Enero entró con la fuerza de un huracán virtual: está allí, acechando fuera del ventanal, alumbrando con relámpagos la oscurana, mientras uno intenta quedarse con algo del esplendor de la luz, aunque su origen sea tempestuoso. Sabemos que no hay línea vital trazada a perpetuidad, mucho menos cuando las coordenadas del país y la ciudad que habitamos, estallan contra los cristales de la vida personal de cada uno, causando en ciertos casos, estragos. En otros, afortunadamente, transformaciones importantes.
Acostumbrados a todas las contradicciones inherentes a nuestra condición de venezolanos, también sabemos que el mes de enero entró también con la fuerza que cada uno le otorga desde sus espacios más íntimos. Al pesimismo u optimismo prudente, entregará una dosis cónsona con las expectativas, que en nuestro caso, van aliadas a la indeclinable certeza de que algo podemos hacer, como personas y ciudadanos, para dejar del lado acá de la ventana, la luz que nos arrope y crezca con la fuerza de esos poemas que leídos a viva voz, nos entregan cada vez que los compartimos, algo del sagrado misterio que en sus inicios entregara la poesía cuando también era canto y melodía viva.
Diciembre nos entregó en medio de todos los temores, la esperanza imprecisa en un futuro difícil de avizorar, diluida para algunos en la religiosidad y para otros en el sentido de pertenencia a una cultura común, que nos hermana en las canciones, en la disposición a mantener a toda costa la mesa navideña, aunque fuera mediante el juego de las sustituciones: la hallaca comprada o recibida de manos queridas cuando no pudo remontarse el vertiginoso tope económico de hacerlas en casa; el pan común sustituyendo el de jamón; con suerte y no siempre, el pollo en lugar del pavo o el pernil; la lechosa de impreciso dulzor acompañando la heroica ensalada de “gallina”, de implacable persistencia…

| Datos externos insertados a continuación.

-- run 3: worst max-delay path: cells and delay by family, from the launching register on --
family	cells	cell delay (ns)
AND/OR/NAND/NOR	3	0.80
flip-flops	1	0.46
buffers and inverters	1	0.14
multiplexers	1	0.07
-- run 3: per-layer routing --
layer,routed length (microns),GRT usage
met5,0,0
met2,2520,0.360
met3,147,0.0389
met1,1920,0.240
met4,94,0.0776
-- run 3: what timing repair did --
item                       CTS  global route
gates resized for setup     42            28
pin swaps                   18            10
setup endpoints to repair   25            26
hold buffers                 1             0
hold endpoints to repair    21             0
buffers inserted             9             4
**config.mk**
```make
export PLATFORM = sky130hd
export DESIGN_NAME = xc_aessub_fu
export DESIGN_NICKNAME = d
export VERILOG_FILES = /design/src/rtl/xc_aes_pkg.sv /design/src/rtl/xc_aes_sbox.sv /design/src/rtl/xc_aessub_fu.sv
export SDC_FILE = /design/constraint.sdc
export NUM_CORES = 1
export LEC_CHECK = 0
export CORE_MARGIN = 1.5
export CORE_UTILIZATION = 50
export CTS_CLUSTER_DIAMETER = 120
export CTS_CLUSTER_SIZE = 10
export DETAILED_ROUTE_END_ITERATION = 8
export PLACE_DENSITY = 0.68
export SETUP_SLACK_MARGIN = 0.5
export SLEW_MARGIN = 25
export SYNTH_ARGS = -nofsm -noshare
export SYNTH_HDL_FRONTEND = slang
export SYNTH_HIERARCHICAL = 1
export SYNTH_SLANG_ARGS = --single-unit
```
**constraint.sdc**
```tcl
create_clock -name g_clk -period 29.1 [get_ports g_clk]
set_input_delay 5.82 -clock g_clk [delete_from_list [all_inputs] [get_ports g_clk]]
set_output_delay 5.82 -clock g_clk [all_outputs]
set_load 0.02 [all_outputs]
```
**src/rtl/xc_aes_pkg.sv**
```systemverilog
// Shared AES definitions for the aessub functional unit and its checker: FSM states,
// operand lane selection, packing rotate and the forward/inverse S-box functions.
package xc_aes_pkg;

  typedef enum logic [1:0] {StIdle, StBusy, StDone} aes_state_e;

  // Lane i always takes byte i; odd lanes come from rs2, even lanes from rs1.
  localparam logic [3:0]  LaneFromRs2 = 4'b1010;
  localparam int unsigned RotAmt      = 8;

  function automatic logic [7:0] lane_byte(input logic [31:0] rs1, input logic [31:0] rs2,
                                           input logic [1:0] lane);
    logic [31:0] src;
    src = LaneFromRs2[lane] ? rs2 : rs1;
    return src[{lane, 3'b000} +: 8];
  endfunction

  function automatic logic [31:0] gather_lanes(input logic [31:0] rs1, input logic [31:0] rs2);
    return {lane_byte(rs1, rs2, 2'd3), lane_byte(rs1, rs2, 2'd2),
            lane_byte(rs1, rs2, 2'd1), lane_byte(rs1, rs2, 2'd0)};
  endfunction

  function automatic logic [31:0] pack_word(input logic [31:0] w, input logic rot);
    return rot ? ((w << RotAmt) | (w >> (32 - RotAmt))) : w;
  endfunction

  function automatic logic [7:0] gf_xtime(input logic [7:0] a);
    return {a[6:0], 1'b0} ^ (a[7] ? 8'h1b : 8'h00);
  endfunction

  function automatic logic [7:0] gf_mul(input logic [7:0] a, input logic [7:0] b);
    logic [7:0] p;
    logic [7:0] x;
    p = 8'h00;
    x = a;
    for (int i = 0; i < 8; i++) begin
      if (b[i]) p = p ^ x;
      x = gf_xtime(x);
    end
    return p;
  endfunction

  // x^254 == x^-1 in GF(2^8); maps 0 to 0 as AES requires.
  function automatic logic [7:0] gf_inv(input logic [7:0] x);
    logic [7:0] sq;
    logic [7:0] r;
    sq = x;
    r  = 8'h01;
    for (int k = 1; k < 8; k++) begin
      sq = gf_mul(sq, sq);
      r  = gf_mul(r, sq);
    end
    return r;
  endfunction

  function automatic logic [7:0] aes_affine(input logic [7:0] x);
    return x ^ {x[6:0], x[7]} ^ {x[5:0], x[7:6]} ^ {x[4:0], x[7:5]} ^ {x[3:0], x[7:4]} ^ 8'h63;
  endfunction

  function automatic logic [7:0] aes_inv_affine(input logic [7:0] x);
    return {x[6:0], x[7]} ^ {x[4:0], x[7:5]} ^ {x[1:0], x[7:2]} ^ 8'h05;
  endfunction

  function automatic logic [7:0] aes_sbox_fwd(input logic [7:0] x);
    return aes_affine(gf_inv(x));
  endfunction

  function automatic logic [7:0] aes_sbox_inv(input logic [7:0] x);
    return gf_inv(aes_inv_affine(x));
  endfunction

endpackage

```
**src/rtl/xc_aes_sbox.sv**
```systemverilog
// Combined forward/inverse AES S-box sharing one GF(2^8) inverter between directions.
module xc_aes_sbox
  import xc_aes_pkg::*;
(
  input  logic       enc_i,
  input  logic [7:0] byte_i,
  output logic [7:0] byte_o
);

  logic [7:0] inv_in;
  logic [7:0] inv_out;

  always_comb begin
    inv_in  = enc_i ? byte_i : aes_inv_affine(byte_i);
    inv_out = gf_inv(inv_in);
    byte_o  = enc_i ? aes_affine(inv_out) : inv_out;
  end

endmodule

```
**src/rtl/xc_aessub_fu.sv**
```systemverilog
// XCrypto xc.aessub execute-stage unit: iterative one-S-box datapath by default,
// or a single-cycle four-S-box datapath when XC_AESSUB_FAST_EN is defined.
module xc_aessub_fu
  import xc_aes_pkg::*;
#(
  parameter int unsigned NBYTES = 4
) (
  input  logic        g_clk,
  input  logic        g_resetn,
  input  logic        flush,
  input  logic        valid,
  input  logic [31:0] rs1,
  input  logic [31:0] rs2,
  input  logic        enc,
  input  logic        rot,
  output logic        ready,
  output logic [31:0] result
);

  aes_state_e  state_q, state_d;
  logic [31:0] acc_q, acc_d;
  logic        rot_q, rot_d;
  logic [31:0] lanes;

  assign lanes = gather_lanes(rs1, rs2);

  // Bytes of rs1/rs2 that never feed a lane.
  logic unused_operand_bits;
  assign unused_operand_bits = ^{rs1[31:24], rs1[15:8], rs2[23:16], rs2[7:0]};

`ifdef XC_AESSUB_FAST_EN
  logic [31:0] fast_word;

  for (genvar i = 0; i < 4; i++) begin : g_sbox
    xc_aes_sbox u_sbox (
      .enc_i  (enc),
      .byte_i (lanes[8*i +: 8]),
      .byte_o (fast_word[8*i +: 8])
    );
  end
`else
  logic [1:0]  cnt_q, cnt_d;
  logic [23:0] ops_q, ops_d;   // lanes 1..3, consumed from the bottom byte
  logic        enc_q, enc_d;
  logic        sbox_enc;
  logic [7:0]  sbox_in, sbox_out;

  xc_aes_sbox u_sbox (
    .enc_i  (sbox_enc),
    .byte_i (sbox_in),
    .byte_o (sbox_out)
  );
`endif

  always_comb begin
    state_d = state_q;
    acc_d   = acc_q;
    rot_d   = rot_q;
    ready   = 1'b0;
    result  = 32'h0;
`ifndef XC_AESSUB_FAST_EN
    cnt_d    = cnt_q;
    ops_d    = ops_q;
    enc_d    = enc_q;
    sbox_enc = enc_q;
    sbox_in  = ops_q[7:0];
`endif
    unique case (state_q)
      StIdle: begin
`ifndef XC_AESSUB_FAST_EN
        sbox_enc = enc;
        sbox_in  = lanes[7:0];
`endif
        if (valid && !flush) begin
          rot_d = rot;
`ifdef XC_AESSUB_FAST_EN
          acc_d   = fast_word;
          state_d = StDone;
`else
          enc_d   = enc;
          ops_d   = lanes[31:8];
          acc_d   = {24'h0, sbox_out};
          cnt_d   = 2'd1;
          state_d = StBusy;
`endif
        end
      end
      StBusy: begin
`ifndef XC_AESSUB_FAST_EN
        if (!valid) begin
          state_d = StIdle;
          cnt_d   = 2'd0;
        end else begin
          acc_d[{cnt_q, 3'b000} +: 8] = sbox_out;
          ops_d = {8'h00, ops_q[23:8]};
          cnt_d = cnt_q + 2'd1;
          if (cnt_q == 2'd3) begin
            state_d = StDone;
            cnt_d   = 2'd0;
          end
        end
`else
        state_d = StIdle;
`endif
      end
      StDone: begin
        state_d = StIdle;
        if (!flush) begin
          ready  = 1'b1;
          result = pack_word(acc_q, rot_q);
        end
      end
      default: state_d = StIdle;
    endcase
    if (flush) begin
      state_d = StIdle;
`ifndef XC_AESSUB_FAST_EN
      cnt_d = 2'd0;
`endif
    end
  end

  always_ff @(posedge g_clk or negedge g_resetn) begin
    if (!g_resetn) begin
      state_q <= StIdle;
      acc_q   <= 32'h0;
      rot_q   <= 1'b0;
`ifndef XC_AESSUB_FAST_EN
      cnt_q   <= 2'd0;
      ops_q   <= 24'h0;
      enc_q   <= 1'b0;
`endif
    end else begin
      state_q <= state_d;
      acc_q   <= acc_d;
      rot_q   <= rot_d;
`ifndef XC_AESSUB_FAST_EN
      cnt_q   <= cnt_d;
      ops_q   <= ops_d;
      enc_q   <= enc_d;
`endif
    end
  end

  nbytes_fixed_a: assert property (@(posedge g_clk) disable iff (!g_resetn) NBYTES == 4);

endmodule

```
==> summary.txt, run 1 <==
Status
  • Outcome: finished, final reports clean

Layout
  • Layout cell share with drive strength beyond 1: 0.105
  • Final #Nets: about 2500
  • Antenna diodes: 0
  • Finished layout cell area: about 0.021 mm2
  • Final Non-Filler Cells: 2978
  • Layout area overhead: 7.96%

Yosys
  • Synth top area share: 0.181
  • Syn Nets: approximately 2600
  • Cells after Synth: between 2000 and 2500
  • FFs w/ async S/R, synth: 1.00
  • FF+latch count, synth: 62
  • Synth cell types: 116
  • YS warnings: 6
  • Primary FF master, synth: dfrtp_1
  • Number of enable flip-flop cells after synthesis: 0
  • Sequential share of the synthesized area: 0.0800
  • Most instantiated library cell after synthesis: xnor2_1
  • Post-Syn Area: around 0.019 mm2
  • Top cells by area, synth: xnor2_1 (18%), xnor3_1 (9.6%), dfrtp_1 (8.0%), nor2_1 (7.2%), mux2i_1 (5.1%)
  • Mapped Avg Cell Area: 7.81 um2
  • Synth cell count leaders: xnor2_1 (401), nor2_1 (374), nand2_1 (211)
  • Post-synth top area cell: xnor2_1

Critical path
  • Worst reg2reg path depth: 60
  • Worst reg2reg setup slack: around 7800 ps
  • Crit path max-delay family: XOR/XNOR gates
  • Crit. End Element: flop
  • Worst Path Arrival: between 20000 and 30000 ps
  • Most used cell, CP: xnor2_1
  • Critical path's slowest cell: ha_1
  • Worst Path Buf+Inv: 5
  • Crit path launch type: input pin
  • Critical Path RT: ~29000 ps
  • Setup CP Type: in2reg
  • Max stage delay on crit path: between 700 and 800 ps
  • Worst reg2reg startpoint: state_q[0]$_DFFE_PN0P_
  • CP Max Fanout: 22
  • RR Endpoint: acc_q[22]$_DFFE_PN0P_

Detailed routing
  • DRC viols: 0
  • Vias: ~18000
  • Initial detailed-routing violation count: roughly 1500
  • Final ANT Viol Nets: 0
  • Drt wl/cell: 18.1 um
  • DR vias/cell: roughly 6
  • Pre-Repair DR Iteration Count: 5
  • Drt total wl: about 54 mm

Min path
  • HP Start: ops_q[22]$_DFFE_PN0P_
  • Min-delay worst type: reg2reg
  • Cell depth of the worst hold path: 1
  • Worst min-delay path endpoint: ops_q[22]$_DFFE_PN0P_

Timing
  • Min Tclk post-route: between 20000 and 30000 ps
  • Max-slew violations: 0
  • Clk_skew: about 7 ps
  • Setup TNS: 0 ps
  • Final Hold Viols: 0
  • Final setup viols: 0
  • Final hold slack: 508 ps
  • Relative slew slack: 0.346
  • F_max: 38.2 MHz
  • Slew at the pin with the worst max-slew slack: between 900 and 1000 ps
  • Fin crit share: 0.900
  • RSZ-0062 raised after global routing: false

Floorplan
  • Die width: roughly 200 um
  • Die height: between 150 and 200 um
  • Core box area: 0.0379 mm2
  • Num rows: slightly above 70
  • IO Count: 103
  • Initial Utilization: 0.511
  • Die area: 0.0400 mm2

Clock tree
  • Clk_lat worst skew: 330 ps
  • # clock sinks: 62
  • Root Buffer Master: clkbuf_16
  • Max clock buf depth: 2
  • H-Tree Depth: 3
  • Cts bufs inserted: 9
  • Clock tree from TritonCTS: built
  • Post-CTS setup buffer count: 0
  • PostCTS Resize Cnt: 0
  • Reg clk slew, reported paths: around 50 ps
  • Hold-fix buffers, CTS: 0

GRT
  • Tot GR Track Use: 0.267
  • GR Overflow Total: 0
  • Largest net degree at the start of global routing: 63
  • First-pass GRT wire length: roughly 90 mm
  • Initial antenna violation count: 1
  • Vias in the first global route: around 17000

Place
  • DPL Wire Length: between 30 and 40 mm
  • DP Cell Count: between 2000 and 3000
  • Dpl cell area: roughly 0.021 mm2
  • Placer Congestion: ~0.91
  • Port bufs: 70

Flow run
  • Max cap viols: 0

El abrazo de fin de año sin las luces ni la cohetería de origen chino, alumbrando por largo tiempo los cielos del 2018. Nada impidió sin embargo, compartir deseos ni sueños en quienes tozudamente creemos en la urgencia de la construcción de un país, que nos exige a todos nuestra participación. Ni la conciencia de ser viajeros de una larga travesía, cuyo secreto estaría en hacer más y quejarnos poco. Unos más, unos menos, sentimos la ausencia de gente querida, especialmente jóvenes, que partieron en busca de cielos y gestos que desafortunadamente no siempre se parecen a los nuestros. Nada más pavoso, en esta dura navidad, que toparse con caras alargadas provenientes de seres anclados en la inmovilidad, que parecieran formar parte de un coro griego en monódica retahíla de constatación de ausencias y carestías. Ya lo decía Jonatan Alzuru: “El infierno es la enemistad consigo mismo”.
Los libros nos ayudaron a los lectores, a mirar el mundo de otra manera, desde la experiencia ajena, produciendo resonancias del mismo tamaño de lo que nos remueve o ilumina. Uno de ellos, aún sin terminar, merece una nota íntegra: “El deseo y el infinito” Diarios” 2015-2017, del poeta Armando Rojas Guardia, cuya larga y dolorosa lucha contra la culpa y el remordimiento, presente en su extensa obra, pareciera haber terminado, al constatar su confianza radical en la bondad y la belleza del mundo y aceptar como irrefutable, la facultad deseante que Aristóteles concibiera como principio motor, amén de la fusión del alma y el cuerpo del sujeto que —para Spinoza— piensa su corporeidad desde su conciencia. Sí. Enero entró como huracán que toca las ventanas de un país de gobernantes sordos y ciegos o de seres que intentamos quedarnos en los umbrales de la luz, que sin enceguecer,constata la fuerza de la amistad y la solidaridad frente a la vileza.